Because ALPS had little name recognition among United States consumers, because it could not interest other major printer manufacturers in its system, and because it is considerably slower than most ink-jet systems, the MicroDry system never achieved wide acceptance despite its ability to produce clear, waterproof, fade-resistant hardcopy. It has found a niche market in certain types of large format printers used in the signage industry, as well as an extremely loyal following among those who understand its capabilities. ALPS does continued to produce mechanisms for use in plotters, as well as supplies, and had pledged to continue doing so for as long as there is a significant demand.

However, as of March 2007, ALPS ceased support of the MicroDry technology outside Japan. MicroDry printers and consumables were still manufactured and supported for the Japanese domestic market, however, and there still are suppliers of the printers and consumables sourcing stock from Japan for sale worldwide. As of May 2010, Alps discontinued sales of their latest MicroDry printer, the MD-5500. Alps will discontinue supplying the MicroDry consumables in May 2015.

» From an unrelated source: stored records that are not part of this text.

From an optimization exercise on the open Yosys and OpenROAD flow, aimed at a short achievable clock period and few clock cycles; shortcuts taken in it are not production practice.
At most, simulation tests tie the RTL to the original design; equivalence was not proved.
The clock input has no modelled driver; a real chip could not lean on it and would need a root buffer or a full tree.
No activity file was given, so power comes from the tool's default toggle rates.

Setup of v6:
## arm_fire_controller_core
module arm_fire_controller_core #(
    parameter int PHASE_BITS = afc_pkg::PHASE_BITS_DEF,
    parameter int LEVEL_BITS = afc_pkg::LEVEL_BITS_DEF
) (
    input  wire logic                            i_clk,
    input  wire logic                            i_rst_n,
    input  wire logic                            i_cfg_valid,
    output logic                                 o_cfg_ready,
    input  wire logic [afc_pkg::CFG_IDX_W-1:0]   i_cfg_index,
    input  wire logic [afc_pkg::CFG_DATA_W-1:0]  i_cfg_data,
    input  wire logic                            i_s_tvalid,
    output logic                                 o_s_tready,
    input  wire logic [afc_pkg::IN_DATA_W-1:0]   i_s_tdata,
    output logic                                 o_m_tvalid,
    input  wire logic                            i_m_tready,
    output logic [afc_pkg::OUT_DATA_W-1:0]       o_m_tdata,
    output logic                                 o_m_tlast
);
    localparam int FAW = 5;              
    localparam int FD  = 1 << FAW;       
    localparam int CAP = 24;             
    assign o_cfg_ready = 1'b1;
    logic        r_rst;                  
    logic        r_rdy;
    logic        r_in_v;
    logic [1:0]  r_in_d;
    logic        r_cfg_v;
    logic [2:0]  r_cfg_idx;
    logic [15:0] r_cfg_d;
    always_ff @(posedge i_clk) begin
        r_rst     <= !i_rst_n;
        r_in_v    <= i_s_tvalid && r_rdy && i_rst_n;
        r_in_d    <= i_s_tdata[1:0];
        r_cfg_v   <= i_cfg_valid && i_rst_n;
        r_cfg_idx <= i_cfg_index;
        r_cfg_d   <= i_cfg_data;
    end
    assign o_s_tready = r_rdy;
    logic [15:0] r_st_m1, r_fi_m1, r_deb;
    logic        r_st_z, r_fi_z, r_deb_max;
    logic [9:0]  r_bl_m1;
    logic        r_bl_z;
    logic [12:0] r_step;
    always_ff @(posedge i_clk) begin
        if (r_rst) begin
            r_st_m1   <= STARTUP_MS_RST - 16'd1;
            r_st_z    <= 1'b0;
            r_fi_m1   <= FIRING_MS_RST - 16'd1;
            r_fi_z    <= 1'b0;
            r_deb     <= DEBOUNCE_MS_RST;
            r_deb_max <= 1'b0;
            r_bl_m1   <= BLINK_MS_RST - 10'd1;
            r_bl_z    <= 1'b0;
            r_step    <= PHASE_STEP_RST;
        end else if (r_cfg_v) begin
            case (r_cfg_idx)
                CFG_STARTUP_MS: begin
  ...
export LEC_CHECK = 0
export ABC_CLOCK_PERIOD_IN_PS = 2500
export CAP_MARGIN = 20
export CORE_MARGIN = 2
export CORE_UTILIZATION = 40
export SLEW_MARGIN = 20
export SYNTH_HIERARCHICAL = 1
create_clock -name core_clock -period 15.0 [get_ports {i_clk}]
standard.sh (not shown) runs the stock make flow with config.mk's settings and CLKGATE_MAP_FILE= SYNTH_SCRIPT=/design/flow/synth_recipe.tcl, a recipe that flattens the netlist after the stock synthesis.
==> flow/flow/run.sh <==
#!/bin/bash
set -euo pipefail
HERE=$(pwd)
MARGIN=${MARGIN:-11.4}
export AFC_ROOT_CELL=sky130_fd_sc_hd__inv_16
export AFC_LEAF_CELL=sky130_fd_sc_hd__inv_16
export AFC_LEAF_SIZE=24
export AFC_ROOTS=4
bash standard.sh SETUP_SLACK_MARGIN=$MARGIN POST_CTS_TCL=$HERE/flow/cts_post.tcl finish > make_finish.log 2>&1
Other scripts of this flow, unchanged in this note and not shown: flow/flow/cts_post.tcl
v6 finished end to end and its layout was clean on timing, DRC and antenna.
Testbench counts of v6, summed over its fixed seeds: cycles 41,066.
Edits applied to the flow inputs when going from v6 to v7:
--- a/flow/design.v
+++ b/flow/design.v
@@ -411,23 +411,23 @@
     end
     logic [13:0]  r_mem [FD];
     logic [FAW:0] r_wp, r_rp;
     always_ff @(posedge i_clk) begin
         if (r_p5_v)
             r_mem[r_wp[FAW-1:0]] <= {r_p5_two, r_p5_msg0, r_p5_lvl, r_p5_mode};
     end
     always_ff @(posedge i_clk) begin
         if (r_rst)        r_wp <= '0;
         else if (r_p5_v)  r_wp <= r_wp + 1'b1;
     end
-    logic        r_o_valid, r_o_last, r_sub;
+    logic        r_o_valid, r_o_busy, r_o_last, r_sub;
     logic [1:0]  r_o_mode;
     logic [7:0]  r_o_level;
     logic [2:0]  r_o_msg;
     logic [FAW:0] r_rp1, rp2;
     logic [13:0]  e0, e1;
     logic         ne0, ne1;
     logic         a_v, a_last, b_v, b_last, b_sub, b_pop;
     logic [12:0]  a_w, b_w;
     logic         adv, pop;
     function automatic logic [2:0] second_msg(input logic [2:0] m0);
         second_msg = (m0 == MSG_DISARMED) ? MSG_READY : MSG_ARMED;
@@ -439,51 +439,55 @@
     assign ne1 = ne0 && (r_wp != r_rp1);
     assign a_v    = ne0;
     assign a_w    = {r_sub ? second_msg(e0[12:10]) : e0[12:10], e0[9:0]};
     assign a_last = r_sub || !e0[13];
     assign b_pop  = r_sub || !e0[13];
     assign b_sub  = !b_pop;
     assign b_v    = b_pop ? ne1 : 1'b1;
     assign b_w    = b_pop ? e1[12:0] : {second_msg(e0[12:10]), e0[9:0]};
     assign b_last = b_pop ? !e1[13] : 1'b1;
     logic        t_v, n_v, t_last, n_last, t_pop;
     logic [12:0] t_w, n_w;
-    assign t_v    = !r_rst && (r_o_valid ? b_v : a_v);
+    assign t_v    = !r_rst && (r_o_busy ? b_v : a_v);
     assign n_v    = !r_rst && a_v;
-    assign t_w    = r_o_valid ? b_w : a_w;
+    assign t_w    = r_o_busy ? b_w : a_w;
     assign n_w    = a_w;
-    assign t_last = r_o_valid ? b_last : a_last;
+    assign t_last = r_o_busy ? b_last : a_last;
     assign n_last = a_last;
-    assign t_pop  = r_o_valid && b_pop;
-    assign adv = r_o_valid && i_m_tready;
+    assign t_pop  = r_o_busy && b_pop;
+    assign adv = r_o_busy && i_m_tready;
     assign pop = i_m_tready && t_pop;
-    logic         t_sub, n_sub, d_valid, d_last, d_sub, d_pop;
+    logic         t_sub, n_sub, d_valid, d_busy, d_last, d_sub, d_pop;
     logic [FAW:0] t_rp, n_rp, d_rp, t_rp1, n_rp1, d_rp1;
     logic [12:0]  d_w;
-    assign t_sub = r_o_valid ? b_sub : r_sub;
+    assign t_sub = r_o_busy ? b_sub : r_sub;
     assign n_sub = r_sub;
     assign t_rp  = t_pop ? r_rp1 : r_rp;
     assign n_rp  = r_rp;
     assign t_rp1 = t_pop ? rp2 : r_rp1;
     assign n_rp1 = r_rp1;
     afc_tsel_en u_sel_v (
         .i_en(i_rst_n), .i_s(i_m_tready), .i_a1(t_v), .i_a0(n_v), .o_y(d_valid)
     );
+    afc_tsel_en u_sel_b (
+        .i_en(i_rst_n), .i_s(i_m_tready), .i_a1(t_v), .i_a0(n_v), .o_y(d_busy)
+    );
     afc_tsel #(.W(18 + 2 * FAW)) u_sel_d (
         .i_s(i_m_tready),
         .i_a1({t_last, t_w, t_sub, t_rp, t_rp1, t_pop}),
         .i_a0({n_last, n_w, n_sub, n_rp, n_rp1, 1'b0}),
         .o_y ({d_last, d_w, d_sub, d_rp, d_rp1, d_pop})
     );
     always_ff @(posedge i_clk) begin
         r_o_valid                      <= d_valid;
+        r_o_busy                       <= d_busy;
         r_o_last                       <= d_last;
         {r_o_msg, r_o_level, r_o_mode} <= d_w;
     end
     always_ff @(posedge i_clk) begin
         if (r_rst) begin
             r_sub <= 1'b0;
             r_rp  <= '0;
             r_rp1 <= {{FAW{1'b0}}, 1'b1};
         end else begin
             r_sub <= d_sub;
             r_rp  <= d_rp;
Findings:
The net total in the final layout of v7 falls short of that of v6 by about 0.43%.
Delta (v7 minus v6): proportion of total power due to net switching level, layout multi-input combinational cell count level, final non-filler cell area level.
Per the comparison of v7 with v6, area after synthesis barely changed; global-route wire length before repair now smaller.
Function not checked in v7: the RTL went through the layout flow alone. In every run of this note, the design's own scripts or RTL, not TritonCTS, make the clock network.

what the ideal ports hide:
The flow's constraints put no driver on any port. The routed layouts listed below were extracted and timed again, unchanged, in two steps.
Step 1, drivers: a clkbuf_16 drives i_clk and a buf_2 each remaining input, both assumed.
Step 2 adds t to the input delays and takes it off the output delays; t is the mean of the earliest and latest rising clock arrival at the registers after step 1. Input paths then give back, and output paths get back, about the clock's delay inside the block.
Three values: ideal, step 1, step 2; two values: the first two.
run | shift t [ns] | slack for setup (ns) | hold slack, ns | worst data-port slew with drivers (ns)
v6 | 0.495 | 11.221 / 10.968 / 10.948 | 0.328 / 0.329 / 0.329 | 0.06
v7 | 0.499 | 11.217 / 10.961 / 10.981 | 0.331 / 0.332 / 0.332 | 0.06
After both steps setup and hold are still met in every run listed. For v6, which loses most, drivers alone change the setup slack by -0.253 ns; drivers and shift together by -0.273 ns.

The feature yet unsurpassed on MicroDry technology is its ability to print unconventional inks; white, metallic colours and clear (matte or gloss) finish. This feature is especially sought after on modelmaking community for printing decals (which often involve white colour), and also for T-shirt customizing. Neither inkjet nor laser printers can print any other colours than CMYK, as they assume the media is always white. As such, they are not suitable for purposes other than generic home and office printing. MicroDry printers can be used on printing non-white or transparent media, which inkjets or laser printers cannot handle sufficiently well, and they can also handle a variety of media, such as plastic, cardboard or even metals. The second-hand MicroDry printers are much sought after and can be expensive (prices ranging in early 2006 from USD 300 to 700, depending on condition).